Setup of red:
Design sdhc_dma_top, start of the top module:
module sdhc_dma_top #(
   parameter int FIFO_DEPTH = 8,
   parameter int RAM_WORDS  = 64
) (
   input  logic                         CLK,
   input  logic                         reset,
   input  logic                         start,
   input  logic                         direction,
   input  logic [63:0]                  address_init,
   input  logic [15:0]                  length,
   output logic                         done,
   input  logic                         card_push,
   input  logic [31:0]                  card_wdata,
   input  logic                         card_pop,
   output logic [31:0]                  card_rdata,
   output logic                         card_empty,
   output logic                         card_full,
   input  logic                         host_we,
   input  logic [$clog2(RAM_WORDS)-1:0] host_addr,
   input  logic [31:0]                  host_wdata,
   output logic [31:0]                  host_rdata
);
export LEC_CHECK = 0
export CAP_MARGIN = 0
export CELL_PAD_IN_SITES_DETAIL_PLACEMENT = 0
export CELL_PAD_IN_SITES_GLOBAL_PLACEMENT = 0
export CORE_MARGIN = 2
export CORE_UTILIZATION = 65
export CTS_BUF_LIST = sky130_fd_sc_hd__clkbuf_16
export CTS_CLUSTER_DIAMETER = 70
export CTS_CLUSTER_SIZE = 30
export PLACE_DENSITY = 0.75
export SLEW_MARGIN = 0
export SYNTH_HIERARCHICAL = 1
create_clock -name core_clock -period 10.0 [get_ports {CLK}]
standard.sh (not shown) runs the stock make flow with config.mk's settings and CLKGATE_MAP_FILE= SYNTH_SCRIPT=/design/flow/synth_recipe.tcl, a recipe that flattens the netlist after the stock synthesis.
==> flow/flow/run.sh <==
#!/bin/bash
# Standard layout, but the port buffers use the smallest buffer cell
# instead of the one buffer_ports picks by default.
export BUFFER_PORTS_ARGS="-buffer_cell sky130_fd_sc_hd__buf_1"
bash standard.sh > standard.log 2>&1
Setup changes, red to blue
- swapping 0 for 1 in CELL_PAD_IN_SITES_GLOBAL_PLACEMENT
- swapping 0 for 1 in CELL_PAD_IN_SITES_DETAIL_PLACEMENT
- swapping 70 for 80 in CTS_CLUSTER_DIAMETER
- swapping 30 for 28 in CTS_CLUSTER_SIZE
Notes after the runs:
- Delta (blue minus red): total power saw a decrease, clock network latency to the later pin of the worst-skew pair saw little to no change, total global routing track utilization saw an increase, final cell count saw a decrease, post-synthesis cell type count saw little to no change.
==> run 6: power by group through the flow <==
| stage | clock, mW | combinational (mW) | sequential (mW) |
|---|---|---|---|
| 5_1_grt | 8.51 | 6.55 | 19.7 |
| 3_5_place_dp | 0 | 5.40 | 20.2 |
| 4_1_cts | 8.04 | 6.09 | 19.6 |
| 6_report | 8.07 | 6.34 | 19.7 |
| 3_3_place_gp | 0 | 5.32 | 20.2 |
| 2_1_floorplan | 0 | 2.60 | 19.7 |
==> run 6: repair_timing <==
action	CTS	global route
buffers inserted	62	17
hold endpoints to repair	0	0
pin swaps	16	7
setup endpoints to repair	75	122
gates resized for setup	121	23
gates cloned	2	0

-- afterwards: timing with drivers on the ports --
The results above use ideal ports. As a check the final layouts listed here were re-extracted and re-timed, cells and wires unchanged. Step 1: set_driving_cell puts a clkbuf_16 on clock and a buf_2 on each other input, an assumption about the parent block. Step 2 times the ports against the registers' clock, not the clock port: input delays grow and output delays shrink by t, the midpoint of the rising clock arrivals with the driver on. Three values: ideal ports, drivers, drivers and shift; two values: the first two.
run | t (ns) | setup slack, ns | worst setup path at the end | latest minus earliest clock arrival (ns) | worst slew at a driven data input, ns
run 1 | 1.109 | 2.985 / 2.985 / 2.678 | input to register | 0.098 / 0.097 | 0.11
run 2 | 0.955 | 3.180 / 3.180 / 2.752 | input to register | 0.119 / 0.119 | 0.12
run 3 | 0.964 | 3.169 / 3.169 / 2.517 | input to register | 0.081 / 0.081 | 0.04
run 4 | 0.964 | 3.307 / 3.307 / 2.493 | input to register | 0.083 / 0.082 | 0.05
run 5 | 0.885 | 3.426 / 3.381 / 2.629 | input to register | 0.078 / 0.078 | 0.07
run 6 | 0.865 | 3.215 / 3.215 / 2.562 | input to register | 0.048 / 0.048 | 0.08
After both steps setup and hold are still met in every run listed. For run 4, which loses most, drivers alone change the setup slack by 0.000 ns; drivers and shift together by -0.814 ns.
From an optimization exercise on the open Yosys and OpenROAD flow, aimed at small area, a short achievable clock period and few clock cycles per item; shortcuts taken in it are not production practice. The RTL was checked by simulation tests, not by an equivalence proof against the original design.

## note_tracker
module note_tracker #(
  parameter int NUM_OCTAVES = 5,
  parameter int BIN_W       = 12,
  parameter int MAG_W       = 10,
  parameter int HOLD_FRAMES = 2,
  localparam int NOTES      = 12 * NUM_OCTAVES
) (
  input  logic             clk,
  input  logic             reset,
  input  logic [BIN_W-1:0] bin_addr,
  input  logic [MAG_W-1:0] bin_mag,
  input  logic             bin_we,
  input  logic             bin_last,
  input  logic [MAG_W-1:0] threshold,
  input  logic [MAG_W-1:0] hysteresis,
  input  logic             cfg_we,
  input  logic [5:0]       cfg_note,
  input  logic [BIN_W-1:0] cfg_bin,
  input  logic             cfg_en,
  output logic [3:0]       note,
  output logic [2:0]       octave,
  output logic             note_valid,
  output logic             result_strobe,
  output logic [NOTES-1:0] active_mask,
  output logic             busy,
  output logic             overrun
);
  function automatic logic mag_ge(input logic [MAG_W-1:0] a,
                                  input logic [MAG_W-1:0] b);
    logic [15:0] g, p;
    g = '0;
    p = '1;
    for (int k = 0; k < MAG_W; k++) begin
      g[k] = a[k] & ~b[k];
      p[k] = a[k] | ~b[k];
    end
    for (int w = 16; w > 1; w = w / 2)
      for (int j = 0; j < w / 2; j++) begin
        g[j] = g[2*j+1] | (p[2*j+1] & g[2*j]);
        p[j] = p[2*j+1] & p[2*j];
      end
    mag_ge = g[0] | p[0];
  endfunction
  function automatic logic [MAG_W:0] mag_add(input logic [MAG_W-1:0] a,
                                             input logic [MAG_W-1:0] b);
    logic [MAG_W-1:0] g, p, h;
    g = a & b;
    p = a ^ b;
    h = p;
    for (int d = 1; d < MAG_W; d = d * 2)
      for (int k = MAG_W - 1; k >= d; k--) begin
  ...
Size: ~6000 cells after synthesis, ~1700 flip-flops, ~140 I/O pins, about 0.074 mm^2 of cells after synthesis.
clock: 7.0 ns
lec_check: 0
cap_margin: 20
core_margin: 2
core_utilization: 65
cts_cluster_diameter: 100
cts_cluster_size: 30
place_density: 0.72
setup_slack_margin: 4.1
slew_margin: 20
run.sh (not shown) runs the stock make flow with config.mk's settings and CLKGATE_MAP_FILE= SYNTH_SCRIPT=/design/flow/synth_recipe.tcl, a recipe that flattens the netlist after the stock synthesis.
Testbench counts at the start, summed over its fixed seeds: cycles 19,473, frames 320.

**WORK REQUIRED:**
Return the data exactly. Include every record.

**RESULT FOR THIS TASK:**
Setup of red:
Design sdhc_dma_top, start of the top module:
module sdhc_dma_top #(
   parameter int FIFO_DEPTH = 8,
   parameter int RAM_WORDS  = 64
) (
   input  logic                         CLK,
   input  logic                         reset,
   input  logic                         start,
   input  logic                         direction,
   input  logic [63:0]                  address_init,
   input  logic [15:0]                  length,
   output logic                         done,
   input  logic                         card_push,
   input  logic [31:0]                  card_wdata,
   input  logic                         card_pop,
   output logic [31:0]                  card_rdata,
   output logic                         card_empty,
   output logic                         card_full,
   input  logic                         host_we,
   input  logic [$clog2(RAM_WORDS)-1:0] host_addr,
   input  logic [31:0]                  host_wdata,
   output logic [31:0]                  host_rdata
);
export LEC_CHECK = 0
export CAP_MARGIN = 0
export CELL_PAD_IN_SITES_DETAIL_PLACEMENT = 0
export CELL_PAD_IN_SITES_GLOBAL_PLACEMENT = 0
export CORE_MARGIN = 2
export CORE_UTILIZATION = 65
export CTS_BUF_LIST = sky130_fd_sc_hd__clkbuf_16
export CTS_CLUSTER_DIAMETER = 70
export CTS_CLUSTER_SIZE = 30
export PLACE_DENSITY = 0.75
export SLEW_MARGIN = 0
export SYNTH_HIERARCHICAL = 1
create_clock -name core_clock -period 10.0 [get_ports {CLK}]
standard.sh (not shown) runs the stock make flow with config.mk's settings and CLKGATE_MAP_FILE= SYNTH_SCRIPT=/design/flow/synth_recipe.tcl, a recipe that flattens the netlist after the stock synthesis.
==> flow/flow/run.sh <==
#!/bin/bash
# Standard layout, but the port buffers use the smallest buffer cell
# instead of the one buffer_ports picks by default.
export BUFFER_PORTS_ARGS="-buffer_cell sky130_fd_sc_hd__buf_1"
bash standard.sh > standard.log 2>&1
Setup changes, red to blue
- swapping 0 for 1 in CELL_PAD_IN_SITES_GLOBAL_PLACEMENT
- swapping 0 for 1 in CELL_PAD_IN_SITES_DETAIL_PLACEMENT
- swapping 70 for 80 in CTS_CLUSTER_DIAMETER
- swapping 30 for 28 in CTS_CLUSTER_SIZE
Notes after the runs:
- Delta (blue minus red): total power saw a decrease, clock network latency to the later pin of the worst-skew pair saw little to no change, total global routing track utilization saw an increase, final cell count saw a decrease, post-synthesis cell type count saw little to no change.
==> run 6: power by group through the flow <==
| stage | clock, mW | combinational (mW) | sequential (mW) |
|---|---|---|---|
| 5_1_grt | 8.51 | 6.55 | 19.7 |
| 3_5_place_dp | 0 | 5.40 | 20.2 |
| 4_1_cts | 8.04 | 6.09 | 19.6 |
| 6_report | 8.07 | 6.34 | 19.7 |
| 3_3_place_gp | 0 | 5.32 | 20.2 |
| 2_1_floorplan | 0 | 2.60 | 19.7 |
==> run 6: repair_timing <==
action	CTS	global route
buffers inserted	62	17
hold endpoints to repair	0	0
pin swaps	16	7
setup endpoints to repair	75	122
gates resized for setup	121	23
gates cloned	2	0

-- afterwards: timing with drivers on the ports --
The results above use ideal ports. As a check the final layouts listed here were re-extracted and re-timed, cells and wires unchanged. Step 1: set_driving_cell puts a clkbuf_16 on clock and a buf_2 on each other input, an assumption about the parent block. Step 2 times the ports against the registers' clock, not the clock port: input delays grow and output delays shrink by t, the midpoint of the rising clock arrivals with the driver on. Three values: ideal ports, drivers, drivers and shift; two values: the first two.
run | t (ns) | setup slack, ns | worst setup path at the end | latest minus earliest clock arrival (ns) | worst slew at a driven data input, ns
run 1 | 1.109 | 2.985 / 2.985 / 2.678 | input to register | 0.098 / 0.097 | 0.11
run 2 | 0.955 | 3.180 / 3.180 / 2.752 | input to register | 0.119 / 0.119 | 0.12
run 3 | 0.964 | 3.169 / 3.169 / 2.517 | input to register | 0.081 / 0.081 | 0.04
run 4 | 0.964 | 3.307 / 3.307 / 2.493 | input to register | 0.083 / 0.082 | 0.05
run 5 | 0.885 | 3.426 / 3.381 / 2.629 | input to register | 0.078 / 0.078 | 0.07
run 6 | 0.865 | 3.215 / 3.215 / 2.562 | input to register | 0.048 / 0.048 | 0.08
After both steps setup and hold are still met in every run listed. For run 4, which loses most, drivers alone change the setup slack by 0.000 ns; drivers and shift together by -0.814 ns.
From an optimization exercise on the open Yosys and OpenROAD flow, aimed at small area, a short achievable clock period and few clock cycles per item; shortcuts taken in it are not production practice. The RTL was checked by simulation tests, not by an equivalence proof against the original design.

## note_tracker
module note_tracker #(
  parameter int NUM_OCTAVES = 5,
  parameter int BIN_W       = 12,
  parameter int MAG_W       = 10,
  parameter int HOLD_FRAMES = 2,
  localparam int NOTES      = 12 * NUM_OCTAVES
) (
  input  logic             clk,
  input  logic             reset,
  input  logic [BIN_W-1:0] bin_addr,
  input  logic [MAG_W-1:0] bin_mag,
  input  logic             bin_we,
  input  logic             bin_last,
  input  logic [MAG_W-1:0] threshold,
  input  logic [MAG_W-1:0] hysteresis,
  input  logic             cfg_we,
  input  logic [5:0]       cfg_note,
  input  logic [BIN_W-1:0] cfg_bin,
  input  logic             cfg_en,
  output logic [3:0]       note,
  output logic [2:0]       octave,
  output logic             note_valid,
  output logic             result_strobe,
  output logic [NOTES-1:0] active_mask,
  output logic             busy,
  output logic             overrun
);
  function automatic logic mag_ge(input logic [MAG_W-1:0] a,
                                  input logic [MAG_W-1:0] b);
    logic [15:0] g, p;
    g = '0;
    p = '1;
    for (int k = 0; k < MAG_W; k++) begin
      g[k] = a[k] & ~b[k];
      p[k] = a[k] | ~b[k];
    end
    for (int w = 16; w > 1; w = w / 2)
      for (int j = 0; j < w / 2; j++) begin
        g[j] = g[2*j+1] | (p[2*j+1] & g[2*j]);
        p[j] = p[2*j+1] & p[2*j];
      end
    mag_ge = g[0] | p[0];
  endfunction
  function automatic logic [MAG_W:0] mag_add(input logic [MAG_W-1:0] a,
                                             input logic [MAG_W-1:0] b);
    logic [MAG_W-1:0] g, p, h;
    g = a & b;
    p = a ^ b;
    h = p;
    for (int d = 1; d < MAG_W; d = d * 2)
      for (int k = MAG_W - 1; k >= d; k--) begin
  ...
Size: ~6000 cells after synthesis, ~1700 flip-flops, ~140 I/O pins, about 0.074 mm^2 of cells after synthesis.
clock: 7.0 ns
lec_check: 0
cap_margin: 20
core_margin: 2
core_utilization: 65
cts_cluster_diameter: 100
cts_cluster_size: 30
place_density: 0.72
setup_slack_margin: 4.1
slew_margin: 20
run.sh (not shown) runs the stock make flow with config.mk's settings and CLKGATE_MAP_FILE= SYNTH_SCRIPT=/design/flow/synth_recipe.tcl, a recipe that flattens the netlist after the stock synthesis.
Testbench counts at the start, summed over its fixed seeds: cycles 19,473, frames 320.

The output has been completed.